Nesta perspectiva, que encerra uma lei natural como base da ordem natural das coisas, o direito à vida, o direito à felicidade e o direito à liberdade não guardam o mesmo sentido entre os indivíduos que através do consentimento instituem a sociedade política, divergindo em função da condição de desigualdade que os caracteriza no âmbito da organização político-social que, segundo Locke, traz como fundamento ético-jurídico e econômico-político a propriedade, convergindo para uma determinada formação econômico-social e para um específico arcabouço de relações produtivas.
Estabelecendo o direito de propriedade através de um conceito que, além da terra, envolve a vida, a liberdade, o corpo, o trabalho, Locke institui uma sociedade política que coloca em jogo tudo o que não seria passível de troca e que, dessa forma, é relegado às fronteiras do regime de relações econômico-sociais ora instauradas, o que implica em um direito paradoxal, cujo conteúdo corresponde ao status dos indivíduos como agentes econômicos em um sistema jurídico-político que tende a distinguir “proprietários” e “trabalhadores”, detentores dos meios de produção e titulares da força de trabalho.
Se a propriedade se caracteriza como um instituto para o qual converge uma relação que, trazendo como eixo de mediação a posse, envolve uma transição que emerge através do trabalho, à condição de direito inalienável e objeto de proteção do Estado se lhe atribuído por Locke, Rousseau, se lhe contrapondo, a identifica como a raiz da corrupção humana. Dessa forma, Estabelecendo uma correspondência envolvendo liberdade natural e posse, e uma relação que se lhes opõe e implica “liberdade civil” e propriedade, a leitura rousseauniana circunscreve esta última ao Estado Civil, à medida que a sua instauração converge para a organização social, a cujo poder, a Vontade Geral, permanece sujeita, tornando-se passível de limitação em função de três condições que se lhes demanda a existência, a saber, a desocupação da terra, a utilização para fins de subsistência e a sua real e efetiva exploração neste sentido, o que assinala que, contrapondo-se à perspectiva lockeana, que defende a responsabilidade do Estado quanto a sua proteção, o que se impõe é o interesse comum, as necessidades da coletividade, enfim, que se sobrepõem aos interesses particulares.

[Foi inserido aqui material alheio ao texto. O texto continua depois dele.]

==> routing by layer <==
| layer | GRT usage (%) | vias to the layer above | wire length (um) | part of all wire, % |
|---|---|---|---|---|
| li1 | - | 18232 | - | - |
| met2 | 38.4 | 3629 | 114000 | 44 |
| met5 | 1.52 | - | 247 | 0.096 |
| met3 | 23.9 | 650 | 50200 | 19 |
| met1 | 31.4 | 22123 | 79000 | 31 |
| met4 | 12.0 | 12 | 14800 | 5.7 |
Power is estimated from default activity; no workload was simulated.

Nesta perspectiva, se a propriedade privada, a divisão do trabalho e a alienação perfazem a sociedade injusta, instaurando uma desigualdade incompatível com o pressuposto da condição humana, a liberdade, à sociedade justa impõe-se a construção de uma forma de associação que possibilite a defesa e a proteção tanto da pessoa como dos bens de cada associado, segundo Rousseau, implicando também que o vínculo estabelecido entre o indivíduo e todos os demais nesta relação constitutiva da organização social seja capaz de conciliar a necessária obediência e a essencial liberdade em uma construção que demanda uma sujeição que não se circunscreva senão a si mesmo, conforme pressupõe a Vontade Geral como processo ético-jurídico de deliberação coletiva e condição para o exercício da soberania popular.